§ **Work instruction**
Of the material below, only the lines from the line containing "sky130_fd_sc_hd__nand3_1,23" down to the line containing "area (sq um)" belong in the answer, written out exactly.
[[ Provided data open ]]
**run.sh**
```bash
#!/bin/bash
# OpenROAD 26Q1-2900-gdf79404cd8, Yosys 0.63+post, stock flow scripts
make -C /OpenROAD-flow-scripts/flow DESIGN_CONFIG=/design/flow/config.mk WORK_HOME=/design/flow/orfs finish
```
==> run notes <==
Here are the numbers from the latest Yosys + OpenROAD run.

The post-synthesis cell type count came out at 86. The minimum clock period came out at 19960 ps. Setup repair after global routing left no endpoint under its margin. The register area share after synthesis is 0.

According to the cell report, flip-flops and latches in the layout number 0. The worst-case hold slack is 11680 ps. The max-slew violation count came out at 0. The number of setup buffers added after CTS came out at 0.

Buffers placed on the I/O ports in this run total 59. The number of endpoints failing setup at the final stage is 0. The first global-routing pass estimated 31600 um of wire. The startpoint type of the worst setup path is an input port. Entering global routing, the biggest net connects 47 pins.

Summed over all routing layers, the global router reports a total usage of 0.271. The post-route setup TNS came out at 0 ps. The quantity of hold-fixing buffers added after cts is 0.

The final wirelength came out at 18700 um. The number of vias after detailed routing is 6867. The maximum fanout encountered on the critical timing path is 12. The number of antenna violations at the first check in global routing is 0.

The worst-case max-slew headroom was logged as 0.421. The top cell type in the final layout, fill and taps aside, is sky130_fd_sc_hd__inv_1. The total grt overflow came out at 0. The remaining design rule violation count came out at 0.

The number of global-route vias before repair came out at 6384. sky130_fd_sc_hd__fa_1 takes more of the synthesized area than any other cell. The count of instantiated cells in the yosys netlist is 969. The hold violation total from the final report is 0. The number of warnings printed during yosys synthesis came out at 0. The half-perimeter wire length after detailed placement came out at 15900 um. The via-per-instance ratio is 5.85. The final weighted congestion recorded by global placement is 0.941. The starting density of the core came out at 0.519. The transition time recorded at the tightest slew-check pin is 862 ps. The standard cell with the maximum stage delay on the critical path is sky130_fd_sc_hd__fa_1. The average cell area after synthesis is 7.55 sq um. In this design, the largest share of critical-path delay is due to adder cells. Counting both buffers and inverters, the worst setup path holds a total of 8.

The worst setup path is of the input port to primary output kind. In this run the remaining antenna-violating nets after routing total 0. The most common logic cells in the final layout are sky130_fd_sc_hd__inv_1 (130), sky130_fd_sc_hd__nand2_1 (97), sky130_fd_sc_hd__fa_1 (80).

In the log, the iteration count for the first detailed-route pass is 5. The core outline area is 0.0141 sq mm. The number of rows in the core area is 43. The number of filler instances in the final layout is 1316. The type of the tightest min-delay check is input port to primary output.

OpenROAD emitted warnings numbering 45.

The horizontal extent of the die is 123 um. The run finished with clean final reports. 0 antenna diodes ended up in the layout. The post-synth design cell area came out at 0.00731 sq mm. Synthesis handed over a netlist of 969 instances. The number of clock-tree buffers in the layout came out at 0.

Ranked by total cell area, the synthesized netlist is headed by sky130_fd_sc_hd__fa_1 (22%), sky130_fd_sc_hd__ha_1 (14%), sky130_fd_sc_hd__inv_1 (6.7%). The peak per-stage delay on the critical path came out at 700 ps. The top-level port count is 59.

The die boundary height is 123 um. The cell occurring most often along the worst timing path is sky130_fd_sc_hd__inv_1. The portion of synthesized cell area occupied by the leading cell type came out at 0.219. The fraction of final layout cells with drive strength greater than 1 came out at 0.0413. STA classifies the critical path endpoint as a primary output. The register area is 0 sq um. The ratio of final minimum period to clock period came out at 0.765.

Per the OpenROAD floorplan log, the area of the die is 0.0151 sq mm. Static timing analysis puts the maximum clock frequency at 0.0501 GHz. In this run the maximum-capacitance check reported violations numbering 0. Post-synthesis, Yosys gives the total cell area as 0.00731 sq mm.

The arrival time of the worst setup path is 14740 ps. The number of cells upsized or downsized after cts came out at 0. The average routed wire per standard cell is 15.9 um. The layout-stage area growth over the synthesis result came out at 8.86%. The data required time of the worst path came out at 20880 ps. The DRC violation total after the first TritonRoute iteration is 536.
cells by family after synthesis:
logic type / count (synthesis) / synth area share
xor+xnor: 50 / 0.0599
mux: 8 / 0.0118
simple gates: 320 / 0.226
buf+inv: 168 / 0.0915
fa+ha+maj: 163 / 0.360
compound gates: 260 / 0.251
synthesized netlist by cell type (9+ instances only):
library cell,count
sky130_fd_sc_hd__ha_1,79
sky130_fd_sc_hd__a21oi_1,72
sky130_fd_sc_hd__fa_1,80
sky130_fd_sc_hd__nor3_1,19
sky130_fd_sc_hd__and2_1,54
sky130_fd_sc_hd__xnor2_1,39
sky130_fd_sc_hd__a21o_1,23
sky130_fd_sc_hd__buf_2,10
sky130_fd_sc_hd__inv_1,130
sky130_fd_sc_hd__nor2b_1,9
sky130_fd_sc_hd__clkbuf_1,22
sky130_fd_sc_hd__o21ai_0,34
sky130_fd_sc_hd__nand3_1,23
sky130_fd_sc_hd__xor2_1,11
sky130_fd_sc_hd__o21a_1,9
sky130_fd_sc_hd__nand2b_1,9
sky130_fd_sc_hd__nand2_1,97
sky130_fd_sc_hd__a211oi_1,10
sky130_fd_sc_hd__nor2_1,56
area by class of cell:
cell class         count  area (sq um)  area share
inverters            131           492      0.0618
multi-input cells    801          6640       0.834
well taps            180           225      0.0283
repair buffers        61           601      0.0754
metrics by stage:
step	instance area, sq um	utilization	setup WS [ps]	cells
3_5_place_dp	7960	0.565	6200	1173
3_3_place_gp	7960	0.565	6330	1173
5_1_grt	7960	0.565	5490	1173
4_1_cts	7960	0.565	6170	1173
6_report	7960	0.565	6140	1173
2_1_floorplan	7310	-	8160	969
$ cat config.mk
export PLATFORM = sky130hd
export DESIGN_NAME = balance_cntrl
export DESIGN_NICKNAME = balance_cntrl
export VERILOG_FILES = /design/flow/design.v
export SDC_FILE = /design/flow/constraint.sdc
export NUM_CORES = 4
export LEC_CHECK = 1
export CORE_UTILIZATION = 50
$ cat constraint.sdc
current_design balance_cntrl

set clk_period 29.8
set clk_io_pct 0.2

create_clock -name clk0 -period $clk_period [get_ports {clk}]

set non_clock_inputs [all_inputs -no_clocks]
set_input_delay [expr $clk_period * $clk_io_pct] -clock clk0 $non_clock_inputs
set_output_delay [expr $clk_period * $clk_io_pct] -clock clk0 [all_outputs]
## flow/config.mk

```make
export PLATFORM = sky130hd
export DESIGN_NAME = steer_en
export DESIGN_NICKNAME = steer_en
export VERILOG_FILES = /design/flow/design.v
export SDC_FILE = /design/flow/constraint.sdc
export NUM_CORES = 4
export LEC_CHECK = 1
export CORE_UTILIZATION = 30
```

## flow/constraint.sdc

```tcl
current_design steer_en

set clk_period 25.4
set clk_io_pct 0.2

create_clock -name clk0 -period $clk_period [get_ports {clk}]

set non_clock_inputs [all_inputs -no_clocks]
set_input_delay [expr $clk_period * $clk_io_pct] -clock clk0 $non_clock_inputs
set_output_delay [expr $clk_period * $clk_io_pct] -clock clk0 [all_outputs]
```

## flow/design.v

```verilog
module steer_en(clk, rst_n, lft_ld, rght_ld, en_steer, rider_off);
	parameter fast_sim = 1;
	input clk, rst_n;
	input [11:0] lft_ld, rght_ld;
	output en_steer, rider_off;
	localparam MIN_RIDER_WT = 12'h200;
	localparam WT_HYSTERESIS = 8'h40;
	logic [12:0]sum;
	logic [11:0]diff;
	logic [11:0]abs_diff;
	logic [11:0]sum_15_16;
	logic [10:0]sum_1_4;
	logic clr, full;
	reg [25:0]tmr;
	reg rider_off;
	reg en_steer;
	assign sum = lft_ld + rght_ld;
	assign diff = lft_ld - rght_ld;
	assign abs_diff = (diff[11] == 1)? 1 + ~diff : diff;
	assign sum_lt_min = (sum < MIN_RIDER_WT - WT_HYSTERESIS);
	assign sum_gt_min = (sum > MIN_RIDER_WT + WT_HYSTERESIS);
	assign sum_15_16 = (sum[12:1]  + sum[12:2]   + sum[12:3]   + sum[12:4]  );
	assign sum_1_4 = sum[12:2];
	assign diff_gt_1_4 = (abs_diff > sum_1_4);
	assign diff_gt_15_16 = (abs_diff > sum_15_16);
	always @(posedge clk)
		if(clr)
			tmr <= '0;
		else
			tmr <= tmr + 1;
	generate if(fast_sim)
		assign full = &tmr[14:0];
		else
			assign full = &tmr;
	endgenerate
	steer_en_SM SM(.clk, .rst_n, .clr_tmr(clr), .tmr_full(full), .sum_gt_min, .sum_lt_min, .diff_gt_1_4, .diff_gt_15_16, .rider_off, .en_steer);
endmodule
module steer_en_SM(clk,rst_n,tmr_full,sum_gt_min,sum_lt_min,diff_gt_1_4,
                   diff_gt_15_16,clr_tmr,en_steer,rider_off);
  input clk;				 
  input rst_n;				 
  input tmr_full;			 
  input sum_gt_min;			 
  input sum_lt_min;			 
  input diff_gt_1_4;		 
  input diff_gt_15_16;		 
  output logic clr_tmr;		 
  output logic en_steer;	 
  output logic rider_off;	 
  typedef enum reg[1:0] {IDLE, RIDER_ON, STEER_ENABLED} state_t;
	state_t state, nxt_state;
  always_ff @(posedge clk, negedge rst_n) begin  
		if(!rst_n)
			state <= IDLE;
		else
			state <= nxt_state;
	end
  always_comb begin  
	nxt_state = state;
	clr_tmr = 1'b0;
	en_steer = 1'b0;
	rider_off = 1'b1;
	case(state)
		IDLE: begin 
				if(sum_gt_min) begin  
					rider_off = 1'b0;
					nxt_state = RIDER_ON;
					clr_tmr = 1'b1;
				end
			end	
		RIDER_ON: begin 
					if(sum_lt_min) begin  
						nxt_state = IDLE;
					end
					else if(~diff_gt_1_4 && tmr_full) begin 
						nxt_state = STEER_ENABLED;
						rider_off = 1'b0;
						en_steer = 1'b1;
						clr_tmr = 1'b1;
					end
					else if(~diff_gt_1_4) begin
						rider_off = 1'b0;
					end
					else begin  
						clr_tmr = 1'b1;
						rider_off = 1'b0;
					end
				end	
		STEER_ENABLED: begin
				if(sum_lt_min) begin  
					nxt_state = IDLE;
				end
				else if(diff_gt_15_16) begin
					nxt_state = RIDER_ON;
					clr_tmr = 1'b1;
					rider_off = 1'b0;
				end
				else begin  
					en_steer = 1'b1;
					rider_off = 1'b0;
				end
			end
		endcase
	end
endmodule
```
module _74181(
	     input [3:0] A, B,
	     input [3:0] S,
	     input Ci,
	     input M,
	     output [3:0] F,
	     output Co
	     );
	wire [3:0] p;
	wire [3:0] g;
	wire [3:0] C;
	wire [3:0] sigma;
	wire CpA,CpB,CpC,CpD,Cp,Cg,Ml;
	assign Ml = ~M;
	assign p[0] = ~((A[0]) | (B[0] & S[0]) | (S[1] & (~B[0])));
	assign p[1] = ~((A[1]) | (B[1] & S[0]) | (S[1] & (~B[1])));
	assign p[2] = ~((A[2]) | (B[2] & S[0]) | (S[1] & (~B[2])));
	assign p[3] = ~((A[3]) | (B[3] & S[0]) | (S[1] & (~B[3])));
	assign g[0] = ~(((~B[0]) & S[2] & A[0]) | (A[0] & B[0] & S[3]));
	assign g[1] = ~(((~B[1]) & S[2] & A[1]) | (A[1] & B[1] & S[3]));
	assign g[2] = ~(((~B[2]) & S[2] & A[2]) | (A[2] & B[2] & S[3]));
	assign g[3] = ~(((~B[3]) & S[2] & A[3]) | (A[3] & B[3] & S[3]));
	assign C[0] = ~(Ml & Ci);
	assign C[1] = ~((Ml & p[0]) | (Ml & g[0] & Ci));
	assign C[2] = ~((Ml & p[1]) | (Ml & p[0] & g[1]) | (Ml & g[0] & g[1] & Ci));
	assign C[3] = ~((Ml & p[2]) | (Ml & p[1] & g[2]) | (Ml & p[0] & g[1] & g[2]) | (Ml & g[0] & g[1] & g[2] & Ci));
	assign sigma[0] = p[0] ^ g[0];
	assign sigma[1] = p[1] ^ g[1];
	assign sigma[2] = p[2] ^ g[2];
	assign sigma[3] = p[3] ^ g[3];
	assign F[0] = sigma[0] ^ C[0];
	assign F[1] = sigma[1] ^ C[1];
	assign F[2] = sigma[2] ^ C[2];
	assign F[3] = sigma[3] ^ C[3];
	assign Cg = ~(Ci & g[0] & g[1] & g[2] & g[3]);
	assign CpA = (p[0] & g[1] & g[2] & g[3]);
	assign CpB = (p[1] & g[2] & g[3]);
	assign CpC = (p[2] & g[3]);
	assign CpD = p[3];
	assign Cp = ~(CpA | CpB | CpC | CpD);
	assign Co = (~Cg) | (~Cp);
endmodule
$ cat config.mk
export PLATFORM = sky130hd
export DESIGN_NAME = DMB2212A
export DESIGN_NICKNAME = DMB2212A
export VERILOG_FILES = /design/flow/design.v
export SDC_FILE = /design/flow/constraint.sdc
export NUM_CORES = 4
export LEC_CHECK = 1
export CORE_UTILIZATION = 50
$ cat constraint.sdc
current_design DMB2212A

set clk_period 21.9
set clk_io_pct 0.2

create_clock -name clk0 -period $clk_period [get_ports {clk}]

set non_clock_inputs [all_inputs -no_clocks]
set_input_delay [expr $clk_period * $clk_io_pct] -clock clk0 $non_clock_inputs
set_output_delay [expr $clk_period * $clk_io_pct] -clock clk0 [all_outputs]
--- design.v ---
module MBRA30AA
(
    input WR,
    input CS1,
    input CS2,
    input [15:0] DI,
    input [6:0] A,
    output SO,
    output [15:0] DO,
    output [15:0] DE
);
reg [15:0] mem [127:0]  ;
assign SO = 1'b0;
assign DE = CS1 & CS2 ? 16'b1111111111111111 : 16'b0000000000000000;
assign DO = mem[A];
always @(posedge WR) begin
    mem[A] <= DI;
end
endmodule
--- run.sh ---
#!/bin/bash
# OpenROAD 26Q1-2900-gdf79404cd8, Yosys 0.63+post, stock flow scripts
make -C /OpenROAD-flow-scripts/flow DESIGN_CONFIG=/design/flow/config.mk WORK_HOME=/design/flow/orfs finish
--- config.mk ---
export PLATFORM = sky130hd
export DESIGN_NAME = MBRA30AA
export DESIGN_NICKNAME = MBRA30AA
export VERILOG_FILES = /design/flow/design.v
export SDC_FILE = /design/flow/constraint.sdc
export NUM_CORES = 4
export LEC_CHECK = 1
export CORE_UTILIZATION = 30
--- constraint.sdc ---
current_design MBRA30AA

set clk_period 54.0
set clk_io_pct 0.2

create_clock -name clk0 -period $clk_period [get_ports {WR}]

set non_clock_inputs [all_inputs -no_clocks]
set_input_delay [expr $clk_period * $clk_io_pct] -clock clk0 $non_clock_inputs
set_output_delay [expr $clk_period * $clk_io_pct] -clock clk0 [all_outputs]
==> metrics.log <==
[report] extracting results
INFO  metric gp_congestion = 0.956
INFO  metric synthesis.area_per_instance = 16.9 um2
INFO  metric number_of_antenna_violations_at_the_first_check_in_global_routing = 15
INFO  metric via_count = 46,800
INFO  metric netlist.top_cell.by_instances = sky130_fd_sc_hd__edfxtp_1
INFO  metric syn_to_final_growth = 14.9%
INFO  metric cts.htree.levels = 4
INFO  metric timing.hold.worst.start = DI[13]
INFO  metric enable_flop_cells = 2,048
INFO  metric cpMaxStageDelayCell = sky130_fd_sc_hd__o31ai_1
INFO  metric outcome = finished clean
INFO  metric top_register = mem
INFO  metric netlist.area_leader.share = 77.6%
INFO  metric clock_pin_slew_on_the_worst_setup_and_hold_paths = 60 ps
INFO  metric cellPowerDensity = 36.6 mW/mm2
INFO  metric synth.area.mux_share = 4.50%
INFO  metric fillerInstances = 24,300
INFO  metric crit_path_time_final = 27,820 ps
INFO  metric cts.path.max_buffers = 3
INFO  metric drive_gt1_share = 16.6%
INFO  metric holdPathStages = 1
INFO  metric yosysWarnings = 1
INFO  metric worst-slew-pin-transition = 1290 ps
INFO  metric placeableCoreArea = 0.263 mm2
INFO  metric postRouteAntennaNets = 0
INFO  metric synth.cell_area = 0.0793 mm2
INFO  metric wire_length_of_the_first_global_routing_pass = 353,000 um
INFO  metric hold_path_class = input pin to register
INFO  metric compound_gate_portion_of_the_synthesized_area = 12.6%
INFO  metric power.leakage = 28.1 nW
INFO  metric synth.yosys.num_cells = 4,695
INFO  metric synth-main-ff-cell = sky130_fd_sc_hd__edfxtp_1
INFO  metric yosys.area_share.adder = 0%
INFO  metric grt.met3_usage = 16.2%
INFO  metric finalMaxSlewViolations = 0
INFO  metric clock-sinks = 2,048
INFO  metric grt_overflow_total = 0
INFO  metric chipHeight = 516 um
INFO  metric crit_path_start_kind = input pin
INFO  metric std_cell_rows = 188
INFO  metric final-hold-violation-count = 0
INFO  metric detail_route.iter0.violations = 4,000
INFO  metric largestRegisters = mem: 2048 flops
INFO  metric yosysSeqAreaShare = 77.6%
INFO  metric timing.critical_path.slowest_cell_delay = 930 ps
INFO  metric numPortBuffers = 57
INFO  metric relSlewSlack = 13.1%
INFO  metric drt_first_pass_iters = 5
INFO  metric asyncSetResetFlopFracSynth = 0%
INFO  metric warning_count = 26
INFO  metric report.final.setup_viol = 0
INFO  metric global_route.usage.met1 = 21.5%
INFO  metric arrival = 17,020 ps
INFO  metric grtUsageMet2 = 28.1%
INFO  metric wl_per_cell = 29.0 um
INFO  metric synth.cells.most_frequent = 2,048 x sky130_fd_sc_hd__edfxtp_1, 376 x sky130_fd_sc_hd__a221oi_1, 323 x sky130_fd_sc_hd__nor2_1
INFO  metric grt_busiest_layer = met2
INFO  metric cell_types_with_the_largest_area_share_after_synthesis = sky130_fd_sc_hd__edfxtp_1 78%, sky130_fd_sc_hd__a221oi_1 4.2%, sky130_fd_sc_hd__mux2_2 2.7%
INFO  metric critical_path.cell_chain = buf_8 -> buf_4 -> and2_4 -> buf_4 -> buf_4 -> a221oi_1 -> nor3_1 -> o21ai_0 -> nor4b_1 -> buf_4 -> o31ai_1 -> buf_4 -> clkdlybuf4s50_1
INFO  metric number_of_global_route_vias_before_repair = 48,400
INFO  metric worstPathBufferInverterCount = 7
INFO  metric layout_worst_path_cycle_share = 51.5%
INFO  metric critPathCaptureType = output pin
INFO  metric synthSimpleGateAreaFrac = 2.76%
INFO  metric path_delay_family = buffers and inverters
INFO  metric route.detailed.drc = 0
INFO  metric cts_hold_buffers = 0
INFO  metric peakVddDrop = 0.0357 mV
INFO  metric worst-path-max-fanout = 74
INFO  metric tritoncts = done
INFO  metric hpwl_after_dpl = 145,000 um
INFO  metric synth.comb.largest_family = AND-OR/OR-AND gates
INFO  metric ctsRootBufferMaster = sky130_fd_sc_hd__clkbuf_16
INFO  metric grt_setup_unrepaired = no
INFO  metric synth-area-yosys = 0.0793 mm2
INFO  metric fp_util = 30.2%
INFO  metric resized_after_cts = 0
INFO  metric crit_type = input pin to output pin
INFO  metric wire_length_reported_by_the_detailed_router = 248,000 um
INFO  metric die-width = 516 um
INFO  metric design_power_total = 3.34 mW
INFO  metric min_delay_worst_endpoint = mem[69][13]$_DFFE_PP_
INFO  metric critical_path.most_common_cell = sky130_fd_sc_hd__buf_4
INFO  metric yosys.area_share.xor_xnor = 0%
INFO  metric chipArea = 0.266 mm2
INFO  metric maxCapViolations = 0
INFO  metric ioPinCount = 59
INFO  metric grt_start_max_net_pins = 98
INFO  metric yosys_register_bits = 2,048
INFO  metric max_clock_freq = 0.0359 GHz
INFO  metric fin_tns_setup = 0 ps
INFO  metric cts.repair_timing.setup_buffer_count = 0
INFO  metric largest_register_ffs = 2,048
INFO  metric yosys.area.top_type = sky130_fd_sc_hd__edfxtp_1
INFO  metric synthesis.instances = 4,695
INFO  metric cp_data_required_time = 43,200 ps
INFO  metric global_route.usage.total = 19.8%
INFO  metric vias_per_cell = 5.47
INFO  metric tritoncts.num_buffers = 197
INFO  metric synth_cell_types = 66
-- per-stage QoR --
stage | util, % | hold slack, ps | instances | setup WS, ps | cell area [um2]
floorplan | - | 10900 | 4695 | 30810 | 79300
global placement | 32.3 | 11180 | 8196 | 26570 | 84700
finish | 34.7 | 10320 | 8565 | 26180 | 91100
CTS | 34.7 | 10280 | 8558 | 26530 | 91100
global route | 34.7 | 10320 | 8558 | 26150 | 91100
detailed placement | 32.3 | 11170 | 8196 | 26550 | 84700
-- per-layer routing --
metal,vias to the layer above,wire length [um]
met2,3357,109000
li1,19700,-
met4,31,12300
met3,555,45200
met1,23100,80900
met5,-,586
-- worst max path at each step --
stage,cells after the start,start,end,slack [ps]
CTS,15,A[2],DO[12],26530
global route,13,A[0],DO[4],26150
finish,13,A[0],DO[4],26180
-- cell families (layout without fill, tap and decap cells) --
kind of cell,Yosys count,after routing
compound gates,1411,1411
simple gates,528,528
mux,316,316
buf+inv,391,739
other cells,1,8
flops,2048,2048
-- cell type report --
type	count	area, um2	share of cell area [%]
multi-input combinational	2256	15900	17.4
clock inverter	115	1080	1.18
clock buffer	247	5250	5.76
inverter	6	30.0	0.0330
sequential	2048	61500	67.5
tap	3515	4400	4.83
timing repair buffer	371	2970	3.26
antenna	7	17.5	0.0192
-- placed cells by master, fill, tap and decap left out, types with 29 or more instances in the layout --
| master | instances |
|---|---|
| sky130_fd_sc_hd__o21ai_0 | 169 |
| sky130_fd_sc_hd__nor3_1 | 29 |
| sky130_fd_sc_hd__nor2_1 | 321 |
| sky130_fd_sc_hd__a211oi_1 | 58 |
| sky130_fd_sc_hd__a221oi_1 | 376 |
| sky130_fd_sc_hd__a21oi_1 | 280 |
| sky130_fd_sc_hd__buf_4 | 325 |
| sky130_fd_sc_hd__a22oi_1 | 268 |
| sky130_fd_sc_hd__mux2_2 | 193 |
| sky130_fd_sc_hd__clkbuf_1 | 44 |
| sky130_fd_sc_hd__clkdlybuf4s50_1 | 35 |
| sky130_fd_sc_hd__clkbuf_16 | 203 |
| sky130_fd_sc_hd__o22ai_1 | 74 |
| sky130_fd_sc_hd__o211ai_1 | 32 |
| sky130_fd_sc_hd__clkinv_1 | 48 |
| sky130_fd_sc_hd__clkinv_2 | 33 |
| sky130_fd_sc_hd__nand2_1 | 108 |
| sky130_fd_sc_hd__mux2i_1 | 110 |
| sky130_fd_sc_hd__edfxtp_1 | 2048 |
-- report_power, final --
part           internal (mW)  leakage, nW  switching (mW)  total [mW]
combinational         0.0559         6.60           0.159       0.215
clock                  0.777         3.09           0.582        1.36
sequential              1.76         18.4         0.00226        1.76
total                   2.59         28.1           0.744        3.34
No activity file was given, so power comes from the tool's default toggle rates.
[[ Provided data closed ]]
§ **Written response**
sky130_fd_sc_hd__nand3_1,23
sky130_fd_sc_hd__xor2_1,11
sky130_fd_sc_hd__o21a_1,9
sky130_fd_sc_hd__nand2b_1,9
sky130_fd_sc_hd__nand2_1,97
sky130_fd_sc_hd__a211oi_1,10
sky130_fd_sc_hd__nor2_1,56
area by class of cell:
cell class         count  area (sq um)  area share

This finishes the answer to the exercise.